### MATERIAL FOR THIS TASK:
######

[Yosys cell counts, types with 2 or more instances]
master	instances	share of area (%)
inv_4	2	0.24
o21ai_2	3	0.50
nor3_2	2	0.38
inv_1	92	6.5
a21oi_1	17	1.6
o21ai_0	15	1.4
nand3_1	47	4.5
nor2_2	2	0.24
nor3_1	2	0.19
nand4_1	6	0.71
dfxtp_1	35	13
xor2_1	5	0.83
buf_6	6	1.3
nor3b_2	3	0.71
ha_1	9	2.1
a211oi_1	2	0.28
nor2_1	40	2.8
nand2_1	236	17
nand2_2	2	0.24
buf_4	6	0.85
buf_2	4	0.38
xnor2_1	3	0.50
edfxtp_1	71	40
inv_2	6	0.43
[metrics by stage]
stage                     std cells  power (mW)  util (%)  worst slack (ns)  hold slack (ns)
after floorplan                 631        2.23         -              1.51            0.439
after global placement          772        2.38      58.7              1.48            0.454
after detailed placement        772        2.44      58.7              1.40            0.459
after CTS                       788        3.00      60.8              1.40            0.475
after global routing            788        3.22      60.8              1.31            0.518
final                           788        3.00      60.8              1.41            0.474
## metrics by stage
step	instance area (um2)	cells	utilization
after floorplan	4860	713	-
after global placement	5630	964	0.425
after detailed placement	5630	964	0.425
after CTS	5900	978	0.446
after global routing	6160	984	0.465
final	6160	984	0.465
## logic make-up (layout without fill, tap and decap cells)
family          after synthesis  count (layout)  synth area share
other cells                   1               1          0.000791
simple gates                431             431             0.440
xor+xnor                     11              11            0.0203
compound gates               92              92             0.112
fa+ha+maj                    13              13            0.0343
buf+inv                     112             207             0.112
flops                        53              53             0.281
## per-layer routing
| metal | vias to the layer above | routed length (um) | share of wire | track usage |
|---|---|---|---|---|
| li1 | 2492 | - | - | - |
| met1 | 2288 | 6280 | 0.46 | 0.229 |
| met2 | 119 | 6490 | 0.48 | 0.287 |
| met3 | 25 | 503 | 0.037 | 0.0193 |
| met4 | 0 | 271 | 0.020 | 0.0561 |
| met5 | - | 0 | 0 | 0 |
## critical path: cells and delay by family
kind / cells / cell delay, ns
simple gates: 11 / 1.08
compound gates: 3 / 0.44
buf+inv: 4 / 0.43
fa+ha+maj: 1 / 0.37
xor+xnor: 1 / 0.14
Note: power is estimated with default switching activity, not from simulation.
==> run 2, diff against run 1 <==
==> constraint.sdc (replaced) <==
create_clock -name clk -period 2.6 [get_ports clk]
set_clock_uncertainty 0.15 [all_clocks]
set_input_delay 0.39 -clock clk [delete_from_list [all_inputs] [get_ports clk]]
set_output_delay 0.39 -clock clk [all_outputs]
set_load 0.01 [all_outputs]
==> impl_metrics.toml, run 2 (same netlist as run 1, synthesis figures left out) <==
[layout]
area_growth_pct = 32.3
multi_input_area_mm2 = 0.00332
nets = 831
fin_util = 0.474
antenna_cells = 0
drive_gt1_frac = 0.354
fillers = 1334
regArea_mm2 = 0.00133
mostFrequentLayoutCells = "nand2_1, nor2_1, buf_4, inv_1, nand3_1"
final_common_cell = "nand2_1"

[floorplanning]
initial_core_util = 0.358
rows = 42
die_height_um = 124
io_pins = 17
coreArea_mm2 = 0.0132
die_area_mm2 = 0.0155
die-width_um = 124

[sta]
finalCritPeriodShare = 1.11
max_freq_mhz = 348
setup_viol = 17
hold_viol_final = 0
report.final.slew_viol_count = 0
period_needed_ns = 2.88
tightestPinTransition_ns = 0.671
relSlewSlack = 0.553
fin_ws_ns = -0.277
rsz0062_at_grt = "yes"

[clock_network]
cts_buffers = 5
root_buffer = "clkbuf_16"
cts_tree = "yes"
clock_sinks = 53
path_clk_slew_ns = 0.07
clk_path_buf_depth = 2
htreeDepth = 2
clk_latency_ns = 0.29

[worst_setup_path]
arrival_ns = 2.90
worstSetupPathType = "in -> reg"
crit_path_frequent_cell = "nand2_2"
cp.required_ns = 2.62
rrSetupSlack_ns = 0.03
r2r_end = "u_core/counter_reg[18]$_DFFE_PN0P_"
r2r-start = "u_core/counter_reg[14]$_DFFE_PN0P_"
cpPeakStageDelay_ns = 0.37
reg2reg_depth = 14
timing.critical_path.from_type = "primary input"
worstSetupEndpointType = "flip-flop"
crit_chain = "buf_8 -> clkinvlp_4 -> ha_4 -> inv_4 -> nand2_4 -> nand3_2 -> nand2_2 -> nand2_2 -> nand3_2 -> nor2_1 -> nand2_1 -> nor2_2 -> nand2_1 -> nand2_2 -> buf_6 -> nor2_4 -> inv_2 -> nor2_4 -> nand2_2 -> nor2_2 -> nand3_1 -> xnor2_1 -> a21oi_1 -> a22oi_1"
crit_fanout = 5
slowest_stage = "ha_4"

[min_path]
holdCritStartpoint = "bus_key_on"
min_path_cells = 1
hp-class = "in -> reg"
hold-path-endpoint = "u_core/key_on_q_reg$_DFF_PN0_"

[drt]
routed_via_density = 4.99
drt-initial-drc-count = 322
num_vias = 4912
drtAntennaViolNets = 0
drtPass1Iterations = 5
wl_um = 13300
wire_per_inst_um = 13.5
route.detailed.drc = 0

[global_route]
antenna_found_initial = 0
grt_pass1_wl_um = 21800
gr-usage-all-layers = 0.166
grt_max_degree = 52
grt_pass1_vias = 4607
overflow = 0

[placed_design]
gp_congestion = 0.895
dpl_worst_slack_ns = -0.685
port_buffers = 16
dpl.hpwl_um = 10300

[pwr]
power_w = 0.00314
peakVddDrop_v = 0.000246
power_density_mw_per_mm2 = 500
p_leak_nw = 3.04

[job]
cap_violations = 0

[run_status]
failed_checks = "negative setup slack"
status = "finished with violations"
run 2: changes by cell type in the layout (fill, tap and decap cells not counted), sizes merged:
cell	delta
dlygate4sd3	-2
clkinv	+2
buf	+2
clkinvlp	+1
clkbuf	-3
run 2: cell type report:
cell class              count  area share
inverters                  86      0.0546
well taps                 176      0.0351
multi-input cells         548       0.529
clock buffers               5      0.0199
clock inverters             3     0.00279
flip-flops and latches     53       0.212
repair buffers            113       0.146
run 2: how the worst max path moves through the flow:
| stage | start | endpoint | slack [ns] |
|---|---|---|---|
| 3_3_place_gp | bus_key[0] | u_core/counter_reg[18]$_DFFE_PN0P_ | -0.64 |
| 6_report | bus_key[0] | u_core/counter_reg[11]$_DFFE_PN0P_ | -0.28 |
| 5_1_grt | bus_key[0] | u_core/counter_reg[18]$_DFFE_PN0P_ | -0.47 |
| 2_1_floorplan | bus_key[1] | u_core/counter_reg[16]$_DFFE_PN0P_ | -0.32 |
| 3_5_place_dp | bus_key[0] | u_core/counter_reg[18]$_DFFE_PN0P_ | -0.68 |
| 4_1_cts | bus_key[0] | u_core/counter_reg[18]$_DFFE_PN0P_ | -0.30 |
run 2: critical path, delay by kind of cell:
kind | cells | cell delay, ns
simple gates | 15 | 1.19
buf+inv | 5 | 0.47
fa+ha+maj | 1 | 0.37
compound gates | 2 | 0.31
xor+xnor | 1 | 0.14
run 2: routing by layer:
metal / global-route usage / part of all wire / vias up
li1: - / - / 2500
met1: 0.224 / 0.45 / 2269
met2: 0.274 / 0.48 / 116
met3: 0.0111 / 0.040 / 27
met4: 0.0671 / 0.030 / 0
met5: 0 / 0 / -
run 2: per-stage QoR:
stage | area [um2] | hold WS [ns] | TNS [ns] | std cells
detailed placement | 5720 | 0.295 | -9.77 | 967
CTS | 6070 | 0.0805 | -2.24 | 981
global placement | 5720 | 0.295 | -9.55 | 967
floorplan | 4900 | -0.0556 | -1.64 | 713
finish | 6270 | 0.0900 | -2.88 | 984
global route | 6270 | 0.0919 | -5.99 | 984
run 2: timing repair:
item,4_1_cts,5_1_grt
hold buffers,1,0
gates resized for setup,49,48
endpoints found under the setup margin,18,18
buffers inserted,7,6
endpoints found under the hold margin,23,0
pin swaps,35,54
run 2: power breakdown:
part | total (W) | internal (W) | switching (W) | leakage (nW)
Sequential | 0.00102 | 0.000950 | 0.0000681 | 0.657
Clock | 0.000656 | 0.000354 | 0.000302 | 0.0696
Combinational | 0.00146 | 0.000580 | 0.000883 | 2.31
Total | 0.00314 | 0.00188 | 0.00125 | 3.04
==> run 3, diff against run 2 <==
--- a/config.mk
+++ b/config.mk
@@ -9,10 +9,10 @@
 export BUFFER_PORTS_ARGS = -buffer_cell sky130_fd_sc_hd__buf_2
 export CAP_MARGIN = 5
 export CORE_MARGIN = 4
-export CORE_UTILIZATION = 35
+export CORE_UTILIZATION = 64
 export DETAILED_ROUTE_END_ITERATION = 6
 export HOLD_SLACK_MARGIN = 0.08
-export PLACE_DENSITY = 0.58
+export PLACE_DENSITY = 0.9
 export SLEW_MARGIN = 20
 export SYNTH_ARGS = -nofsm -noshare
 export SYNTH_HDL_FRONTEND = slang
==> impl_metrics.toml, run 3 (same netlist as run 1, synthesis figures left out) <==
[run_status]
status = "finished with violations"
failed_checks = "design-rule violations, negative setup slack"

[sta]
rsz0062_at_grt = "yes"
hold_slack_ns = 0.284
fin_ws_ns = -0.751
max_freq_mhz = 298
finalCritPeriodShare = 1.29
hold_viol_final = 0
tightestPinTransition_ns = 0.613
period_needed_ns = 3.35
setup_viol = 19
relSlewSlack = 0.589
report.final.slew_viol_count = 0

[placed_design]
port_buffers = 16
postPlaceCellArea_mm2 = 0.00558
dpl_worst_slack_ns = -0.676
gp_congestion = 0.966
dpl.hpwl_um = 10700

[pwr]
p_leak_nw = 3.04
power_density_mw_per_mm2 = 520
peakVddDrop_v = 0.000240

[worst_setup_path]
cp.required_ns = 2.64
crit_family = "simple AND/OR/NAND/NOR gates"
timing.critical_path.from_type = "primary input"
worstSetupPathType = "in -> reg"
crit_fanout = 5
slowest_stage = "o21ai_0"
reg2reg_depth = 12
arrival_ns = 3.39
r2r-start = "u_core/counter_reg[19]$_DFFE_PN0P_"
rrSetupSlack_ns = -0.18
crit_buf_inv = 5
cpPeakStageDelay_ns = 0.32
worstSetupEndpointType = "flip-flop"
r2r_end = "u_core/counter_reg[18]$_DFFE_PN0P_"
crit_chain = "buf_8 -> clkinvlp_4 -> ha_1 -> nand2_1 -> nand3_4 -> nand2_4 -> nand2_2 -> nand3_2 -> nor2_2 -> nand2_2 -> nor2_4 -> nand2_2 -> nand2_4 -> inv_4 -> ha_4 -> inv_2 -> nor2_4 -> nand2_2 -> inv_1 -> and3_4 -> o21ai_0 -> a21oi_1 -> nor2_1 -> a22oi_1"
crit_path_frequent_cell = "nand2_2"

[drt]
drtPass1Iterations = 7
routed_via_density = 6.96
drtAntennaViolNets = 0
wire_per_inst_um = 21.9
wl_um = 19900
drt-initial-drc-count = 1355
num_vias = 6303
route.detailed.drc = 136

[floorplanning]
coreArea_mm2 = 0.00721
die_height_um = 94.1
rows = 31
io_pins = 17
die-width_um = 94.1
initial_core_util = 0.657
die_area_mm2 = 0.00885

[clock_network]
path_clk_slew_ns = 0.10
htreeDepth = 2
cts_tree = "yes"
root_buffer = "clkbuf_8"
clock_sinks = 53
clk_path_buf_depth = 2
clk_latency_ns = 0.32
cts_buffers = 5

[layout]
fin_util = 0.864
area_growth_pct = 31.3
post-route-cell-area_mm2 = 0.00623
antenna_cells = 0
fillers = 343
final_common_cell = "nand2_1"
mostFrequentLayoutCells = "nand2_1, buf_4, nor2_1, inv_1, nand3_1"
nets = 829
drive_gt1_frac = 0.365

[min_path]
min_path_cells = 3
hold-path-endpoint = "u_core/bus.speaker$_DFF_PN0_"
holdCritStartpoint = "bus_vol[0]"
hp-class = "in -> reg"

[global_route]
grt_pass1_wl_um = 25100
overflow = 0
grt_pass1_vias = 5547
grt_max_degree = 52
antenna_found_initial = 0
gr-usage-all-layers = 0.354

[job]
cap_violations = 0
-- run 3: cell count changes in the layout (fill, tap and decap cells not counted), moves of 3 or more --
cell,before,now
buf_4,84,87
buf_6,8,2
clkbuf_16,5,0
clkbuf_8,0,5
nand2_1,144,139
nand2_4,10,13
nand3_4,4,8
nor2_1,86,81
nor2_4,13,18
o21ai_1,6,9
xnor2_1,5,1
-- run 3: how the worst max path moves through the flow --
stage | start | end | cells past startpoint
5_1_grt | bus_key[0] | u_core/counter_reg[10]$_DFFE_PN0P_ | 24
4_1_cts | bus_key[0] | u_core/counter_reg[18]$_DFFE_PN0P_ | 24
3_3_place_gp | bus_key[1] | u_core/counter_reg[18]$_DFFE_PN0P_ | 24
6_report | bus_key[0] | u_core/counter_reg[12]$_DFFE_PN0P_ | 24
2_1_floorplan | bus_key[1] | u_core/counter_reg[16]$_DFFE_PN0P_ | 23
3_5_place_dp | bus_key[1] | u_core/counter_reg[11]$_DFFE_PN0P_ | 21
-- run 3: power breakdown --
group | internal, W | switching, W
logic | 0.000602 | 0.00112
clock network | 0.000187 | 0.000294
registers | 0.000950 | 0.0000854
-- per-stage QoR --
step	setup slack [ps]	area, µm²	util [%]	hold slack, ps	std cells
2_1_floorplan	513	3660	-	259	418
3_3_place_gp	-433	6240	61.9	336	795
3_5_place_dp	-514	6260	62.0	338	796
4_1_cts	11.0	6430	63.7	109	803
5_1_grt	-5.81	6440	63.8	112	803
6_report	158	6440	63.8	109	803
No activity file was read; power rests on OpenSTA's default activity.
==> src/rtl/alu_muldiv_seq_if.sv <==
// Request/response bundle for the sequential multiply/divide unit.
// Latency: none, wiring only.
// Backpressure: in_valid/in_ready on the request side, out_valid/out_ready on the result side.
interface alu_muldiv_seq_if #(
  parameter int WIDTH = 16
);
  logic             in_valid;
  logic             in_ready;
  logic [WIDTH-1:0] InA;
  logic [WIDTH-1:0] InB;
  logic [1:0]       Oper;
  logic             sign;
  logic             out_valid;
  logic             out_ready;
  logic [WIDTH-1:0] Out;
  logic             Zero;
  logic             Ofl;
  logic             DivZero;

  // Requester side: issues operations and consumes results
  modport master (
    output in_valid, InA, InB, Oper, sign, out_ready,
    input  in_ready, out_valid, Out, Zero, Ofl, DivZero
  );

  // Unit side
  modport slave (
    input  in_valid, InA, InB, Oper, sign, out_ready,
    output in_ready, out_valid, Out, Zero, Ofl, DivZero
  );
endinterface

==> src/rtl/alu_muldiv_seq.sv <==
// Iterative MUL-low/MUL-high/DIV/REM unit, one bit per cycle; signed support under ALU_MULDIV_SIGNED_EN.
// Latency: out_valid rises WIDTH+1 edges after the accepting edge; initiation interval WIDTH+3.
// Backpressure: result held in DONE until out_ready; in_ready is high only in IDLE.
module alu_muldiv_seq #(
  parameter int WIDTH = 16
) (
  input logic            clk,
  input logic            rst,
  alu_muldiv_seq_if.slave bus
);
  localparam int CNT_W = $clog2(WIDTH) + 1;

  localparam logic [1:0] IDLE = 2'd0;
  localparam logic [1:0] BUSY = 2'd1;
  localparam logic [1:0] FIX  = 2'd2;
  localparam logic [1:0] DONE = 2'd3;

  logic [1:0]       state_q, state_d;
  logic [CNT_W-1:0] cnt_q, cnt_d;
  logic [1:0]       op_q, op_d;
  logic [WIDTH-1:0] b_q, b_d;     // multiplicand or divisor magnitude
  logic [WIDTH-1:0] hi_q, hi_d;   // product high half / partial remainder
  logic [WIDTH-1:0] lo_q, lo_d;   // multiplier shifting out / quotient shifting in
  logic             dz_q, dz_d;
  logic [WIDTH-1:0] out_q, out_d;
  logic             zero_q, zero_d;
  logic             ofl_q, ofl_d;
  logic             divz_q, divz_d;

  logic             accept;
  logic [WIDTH-1:0] a_mag, b_mag;
  logic [2*WIDTH-1:0] prod;
  logic [WIDTH-1:0] quot, rem, res;
  logic             mul_ofl, div_ofl, res_ofl;

  assign accept = (state_q == IDLE) && bus.in_valid;

`ifdef ALU_MULDIV_SIGNED_EN
  logic sgn_q, sgn_d, neg_q, neg_d, rneg_q, rneg_d, sovf_q, sovf_d;
  logic a_neg, b_neg;

  assign a_neg = bus.sign & bus.InA[WIDTH-1];
  assign b_neg = bus.sign & bus.InB[WIDTH-1];
  assign a_mag = a_neg ? -bus.InA : bus.InA;
  assign b_mag = b_neg ? -bus.InB : bus.InB;

  // Sign bookkeeping registers, captured with the operands
  always_ff @(posedge clk or negedge rst) begin
    if (!rst) begin
      sgn_q  <= 1'b0;
      neg_q  <= 1'b0;
      rneg_q <= 1'b0;
      sovf_q <= 1'b0;
    end else begin
      sgn_q  <= sgn_d;
      neg_q  <= neg_d;
      rneg_q <= rneg_d;
      sovf_q <= sovf_d;
    end
  end

  // Sign flags load only on the accepting edge; most-negative / -1 is flagged up front
  always_comb begin
    sgn_d  = sgn_q;
    neg_d  = neg_q;
    rneg_d = rneg_q;
    sovf_d = sovf_q;
    if (accept) begin
      sgn_d  = bus.sign;
      neg_d  = a_neg ^ b_neg;
      rneg_d = a_neg;
      sovf_d = bus.sign & bus.Oper[1] & (bus.InA == {1'b1, {(WIDTH-1){1'b0}}}) & (&bus.InB);
    end
  end

  // Undo the magnitude conversion on the finished product, quotient and remainder
  always_comb begin
    prod    = neg_q ? -{hi_q, lo_q} : {hi_q, lo_q};
    quot    = neg_q ? -lo_q : lo_q;
    rem     = rneg_q ? -hi_q : hi_q;
    mul_ofl = sgn_q ? (prod[2*WIDTH-1:WIDTH] != {WIDTH{prod[WIDTH-1]}})
                    : (|prod[2*WIDTH-1:WIDTH]);
    div_ofl = sovf_q;
  end
`else
  logic sign_unused;
  assign sign_unused = bus.sign;
  assign a_mag = bus.InA;
  assign b_mag = bus.InB;

  // Unsigned build: raw iteration results need no correction
  always_comb begin
    prod    = {hi_q, lo_q};
    quot    = lo_q;
    rem     = hi_q;
    mul_ofl = |hi_q;
    div_ofl = 1'b0;
  end
`endif

  // One shift-add or restoring shift-subtract step
  logic [WIDTH:0]   add_sum;
  logic [WIDTH:0]   div_shift;
  logic [WIDTH+1:0] div_diff;
  logic             diff_msb_unused;

  assign add_sum   = {1'b0, hi_q} + {1'b0, (lo_q[0] ? b_q : {WIDTH{1'b0}})};
  assign div_shift = {hi_q, lo_q[WIDTH-1]};
  assign div_diff  = {1'b0, div_shift} - {2'b00, b_q};
  assign diff_msb_unused = div_diff[WIDTH];

  // Result selection; a zero divisor yields an all-ones quotient and the dividend as remainder
  always_comb begin
    case (op_q)
      2'b00:   begin res = prod[WIDTH-1:0];        res_ofl = mul_ofl; end
      2'b01:   begin res = prod[2*WIDTH-1:WIDTH];  res_ofl = 1'b0;    end
      2'b10:   begin res = dz_q ? {WIDTH{1'b1}} : quot; res_ofl = dz_q ? 1'b0 : div_ofl; end
      default: begin res = rem;                    res_ofl = dz_q ? 1'b0 : div_ofl; end
    endcase
  end

  // FSM next state and datapath updates
  always_comb begin
    state_d = state_q;
    cnt_d   = cnt_q;
    op_d    = op_q;
    b_d     = b_q;
    hi_d    = hi_q;
    lo_d    = lo_q;
    dz_d    = dz_q;
    out_d   = out_q;
    zero_d  = zero_q;
    ofl_d   = ofl_q;
    divz_d  = divz_q;
    case (state_q)
      IDLE: begin
        if (bus.in_valid) begin
          op_d    = bus.Oper;
          cnt_d   = CNT_W'(WIDTH);
          b_d     = bus.Oper[1] ? b_mag : a_mag;
          lo_d    = bus.Oper[1] ? a_mag : b_mag;
          hi_d    = {WIDTH{1'b0}};
          dz_d    = bus.Oper[1] & (bus.InB == {WIDTH{1'b0}});
          state_d = BUSY;
        end
      end
      BUSY: begin
        if (op_q[1]) begin
          if (!div_diff[WIDTH+1]) begin
            hi_d = div_diff[WIDTH-1:0];
            lo_d = {lo_q[WIDTH-2:0], 1'b1};
          end else begin
            hi_d = div_shift[WIDTH-1:0];
            lo_d = {lo_q[WIDTH-2:0], 1'b0};
          end
        end else begin
          hi_d = add_sum[WIDTH:1];
          lo_d = {add_sum[0], lo_q[WIDTH-1:1]};
        end
        cnt_d = cnt_q - CNT_W'(1);
        if (cnt_q == CNT_W'(1)) state_d = FIX;
      end
      FIX: begin
        out_d   = res;
        zero_d  = (res == {WIDTH{1'b0}});
        ofl_d   = res_ofl;
        divz_d  = dz_q;
        state_d = DONE;
      end
      default: begin
        if (bus.out_ready) state_d = IDLE;
      end
    endcase
  end

  // State and datapath registers; reset aborts any operation in flight
  always_ff @(posedge clk or negedge rst) begin
    if (!rst) begin
      state_q <= IDLE;
      cnt_q   <= '0;
      op_q    <= '0;
      b_q     <= '0;
      hi_q    <= '0;
      lo_q    <= '0;
      dz_q    <= 1'b0;
      out_q   <= '0;
      zero_q  <= 1'b1;
      ofl_q   <= 1'b0;
      divz_q  <= 1'b0;
    end else begin
      state_q <= state_d;
      cnt_q   <= cnt_d;
      op_q    <= op_d;
      b_q     <= b_d;
      hi_q    <= hi_d;
      lo_q    <= lo_d;
      dz_q    <= dz_d;
      out_q   <= out_d;
      zero_q  <= zero_d;
      ofl_q   <= ofl_d;
      divz_q  <= divz_d;
    end
  end

  assign bus.in_ready  = (state_q == IDLE);
  assign bus.out_valid = (state_q == DONE);
  assign bus.Out       = out_q;
  assign bus.Zero      = zero_q;
  assign bus.Ofl       = ofl_q;
  assign bus.DivZero   = divz_q;
endmodule

==> src/flat_wrapper.sv <==
// flat-port wrapper written by rule: the top's interface ports become plain ports
module alu_muldiv_seq_flat 
#(
  parameter int WIDTH = 16
)
  (clk, rst, bus_in_valid, bus_InA, bus_InB, bus_Oper, bus_sign, bus_out_ready, bus_in_ready, bus_out_valid, bus_Out, bus_Zero, bus_Ofl, bus_DivZero);
  alu_muldiv_seq_if #(.WIDTH(WIDTH)) bus_i ();
  input logic clk;
  input logic rst;
  input wire logic [$bits(bus_i.in_valid)-1:0] bus_in_valid;
  input wire logic [$bits(bus_i.InA)-1:0] bus_InA;
  input wire logic [$bits(bus_i.InB)-1:0] bus_InB;
  input wire logic [$bits(bus_i.Oper)-1:0] bus_Oper;
  input wire logic [$bits(bus_i.sign)-1:0] bus_sign;
  input wire logic [$bits(bus_i.out_ready)-1:0] bus_out_ready;
  output wire logic [$bits(bus_i.in_ready)-1:0] bus_in_ready;
  output wire logic [$bits(bus_i.out_valid)-1:0] bus_out_valid;
  output wire logic [$bits(bus_i.Out)-1:0] bus_Out;
  output wire logic [$bits(bus_i.Zero)-1:0] bus_Zero;
  output wire logic [$bits(bus_i.Ofl)-1:0] bus_Ofl;
  output wire logic [$bits(bus_i.DivZero)-1:0] bus_DivZero;
  assign bus_i.in_valid = bus_in_valid;
  assign bus_i.InA = bus_InA;
  assign bus_i.InB = bus_InB;
  assign bus_i.Oper = bus_Oper;
  assign bus_i.sign = bus_sign;
  assign bus_i.out_ready = bus_out_ready;
  assign bus_in_ready = bus_i.in_ready;
  assign bus_out_valid = bus_i.out_valid;
  assign bus_Out = bus_i.Out;
  assign bus_Zero = bus_i.Zero;
  assign bus_Ofl = bus_i.Ofl;
  assign bus_DivZero = bus_i.DivZero;
  alu_muldiv_seq #(.WIDTH(WIDTH)) u_core (.clk(clk), .rst(rst), .bus(bus_i));
endmodule
==> config.mk <==
export PLATFORM = sky130hd
export DESIGN_NAME = alu_muldiv_seq_flat
export DESIGN_NICKNAME = d
export VERILOG_FILES = /design/src/rtl/alu_muldiv_seq_if.sv /design/src/rtl/alu_muldiv_seq.sv /design/src/flat_wrapper.sv
export SDC_FILE = /design/constraint.sdc
export NUM_CORES = 1
export LEC_CHECK = 0
export BUFFER_PORTS_ARGS = -buffer_cell sky130_fd_sc_hd__buf_2
export CAP_MARGIN = 20
export CELL_PAD_IN_SITES_DETAIL_PLACEMENT = 1
export CELL_PAD_IN_SITES_GLOBAL_PLACEMENT = 1
export CORE_UTILIZATION = 40
export DETAILED_ROUTE_END_ITERATION = 8
export MAX_ROUTING_LAYER = met4
export PLACE_DENSITY = 0.73
export SKIP_LAST_GASP = 1
export SYNTH_ARGS = -nofsm -noshare
export SYNTH_HDL_FRONTEND = slang
export SYNTH_SLANG_ARGS = --single-unit
==> constraint.sdc <==
create_clock -name clk -period 3 [get_ports clk]
set_input_delay 0.3 -clock clk [delete_from_list [all_inputs] [get_ports clk]]
set_output_delay 0.3 -clock clk [all_outputs]
set_load 0.01 [all_outputs]
==> run summary, run 1 <==
Max frequency: 348 MHz
Outcome: finished clean
Rows: 44
Post-synthesis cell area: 0.00597 sq mm
Worst endpoint required time: 3220 ps
CP max FO: 6
Max_cap viols: 0
Via count: 5,595
Most common cell after layout, fill and taps aside: o21ai_0
Clock Tree Buf Depth: 2
Antenna cell count: 0
Hold slack: 227 ps
Asr flop ratio synth: 100%
Clock skew: 5.53 ps
Unique cell type count in the Yosys netlist: 72
Post-route cell area: 0.00686 sq mm
Avg Vias per Cell: 5.82
GRT busiest layer: met2
FILL cells: 1,800
Flops & latches, synth: 77
First-pass GRT wire length: 31.3 mm
Starting Density: 41.1%
Hold Fails Final Rpt: 0
RSZ-0062 raised after global routing: no
Sequential fraction of the synthesis area: 32.3%
Minimum clock period: 2870 ps
Area after DPL: 0.00652 sq mm
Pwr dens: 1190 mW/mm^2
IO Pins: 60
Worst-Skew Late Latency: 340 ps
Initial antenna violation count: 0
Synth-to-layout area growth: 14.8%
Sink Count: 77
Die Width: 124 um
Period utilization: 95.7%
CTS HTree Levels: 3
Setup TNS: 0 ps
Hpwl dp: 14.8 mm
HP Class: input port to flop
Crit end category: flop
# DRC: 0
Overall power: 8.19 mW
GRT Overall Usage: 26.3%
Crit path DAT: 3090 ps
Met3 usage: 3.15%
Die Y: 124 um
Commonest non-fill, non-tap cells in the layout: o21ai_0 (80), dfrtp_1 (76), nand2_1 (75)
I/O Buffers: 58
Mean area per synthesized cell: 8.37 sq um
Met2 Use GR: 42.4%
WS Path Type: flop to flop
Synthesized Nets: 793
Largest net degree at the start of global routing: 78
Leak: 3.21 nW
Ys flop type: dfrtp_1
Core ar.: 0.0145 sq mm
M1 GR Usage: 34.2%
CTS tree: built
Startpoint Class: flop
Antenna-violating nets left: 0
Synth warn: 0
Number of synthesized flops with an enable pin: 0
VDD IR max: 0.619 mV
Nets@finish: 852
WL per Instance: 20.3 um
Final wirelength: 19.6 mm
Setup-failing EPs final: 0
GR Overflow Total: 0
Vias in the first global route: 5,990
DR pass1 iterations: 4
Clock transition at path regs: 60 ps
Root buffer cell: clkbuf_16
DR iter-0 viols: 262
Die footprint: 0.0154 sq mm
Share of cells above drive strength 1: 16.5%
CTS Buf Count: 9
Routability cong.: 0.924
Worst slew margin: 40.8%
Mapped Cells: 714
Worst-margin pin slew: 888 ps
Slew Limit Fails: 0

######

### EXERCISE GOAL:
Where a line in the material contains "mostFrequentLayoutCells", copy that line.

### ANSWER FOR THE TASK:
mostFrequentLayoutCells = "nand2_1, nor2_1, buf_4, inv_1, nand3_1"
mostFrequentLayoutCells = "nand2_1, buf_4, nor2_1, inv_1, nand3_1"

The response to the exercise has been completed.